Segment Open

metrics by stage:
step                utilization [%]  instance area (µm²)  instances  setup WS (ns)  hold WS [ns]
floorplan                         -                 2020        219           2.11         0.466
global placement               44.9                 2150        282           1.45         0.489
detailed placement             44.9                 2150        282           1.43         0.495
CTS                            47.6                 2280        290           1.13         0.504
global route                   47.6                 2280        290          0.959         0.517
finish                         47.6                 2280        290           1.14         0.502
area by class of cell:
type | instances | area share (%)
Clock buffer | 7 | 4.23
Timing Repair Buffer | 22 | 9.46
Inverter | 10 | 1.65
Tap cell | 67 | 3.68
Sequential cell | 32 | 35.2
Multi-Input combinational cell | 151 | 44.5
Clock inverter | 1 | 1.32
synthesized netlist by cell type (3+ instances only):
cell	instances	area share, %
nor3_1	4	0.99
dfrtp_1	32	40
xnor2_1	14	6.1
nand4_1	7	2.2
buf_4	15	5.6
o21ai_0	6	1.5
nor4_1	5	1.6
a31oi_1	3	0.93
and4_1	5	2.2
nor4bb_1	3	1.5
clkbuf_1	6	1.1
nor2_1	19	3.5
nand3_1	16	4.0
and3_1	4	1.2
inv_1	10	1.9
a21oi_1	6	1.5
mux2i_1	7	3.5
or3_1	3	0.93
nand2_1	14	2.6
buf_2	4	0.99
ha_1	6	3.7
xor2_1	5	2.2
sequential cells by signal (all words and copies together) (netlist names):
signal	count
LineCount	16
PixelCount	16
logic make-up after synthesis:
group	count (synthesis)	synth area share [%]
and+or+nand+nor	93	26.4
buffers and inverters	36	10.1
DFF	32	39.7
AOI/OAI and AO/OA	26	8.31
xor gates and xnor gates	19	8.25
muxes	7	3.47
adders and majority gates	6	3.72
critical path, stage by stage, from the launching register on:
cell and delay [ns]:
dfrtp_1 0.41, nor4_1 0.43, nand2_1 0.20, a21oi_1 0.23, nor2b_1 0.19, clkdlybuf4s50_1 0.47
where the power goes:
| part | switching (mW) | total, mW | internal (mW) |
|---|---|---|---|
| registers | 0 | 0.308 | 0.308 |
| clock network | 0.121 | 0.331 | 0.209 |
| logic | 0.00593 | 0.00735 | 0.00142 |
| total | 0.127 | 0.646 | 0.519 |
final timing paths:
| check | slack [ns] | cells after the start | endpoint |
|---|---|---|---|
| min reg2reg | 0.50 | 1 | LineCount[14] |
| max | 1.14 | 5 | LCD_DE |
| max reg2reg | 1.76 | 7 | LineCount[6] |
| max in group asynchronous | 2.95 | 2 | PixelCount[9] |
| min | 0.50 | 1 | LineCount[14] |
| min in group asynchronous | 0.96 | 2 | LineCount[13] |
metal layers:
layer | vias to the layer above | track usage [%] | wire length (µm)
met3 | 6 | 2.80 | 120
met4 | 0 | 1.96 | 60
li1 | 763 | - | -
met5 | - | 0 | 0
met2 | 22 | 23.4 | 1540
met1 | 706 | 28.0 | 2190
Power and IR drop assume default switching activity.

Segment Closed

ACTION ITEM: Among the lines above, find those with the word "total". Copy them.

ANSWER SECTION:
| part | switching (mW) | total, mW | internal (mW) |
| total | 0.127 | 0.646 | 0.519 |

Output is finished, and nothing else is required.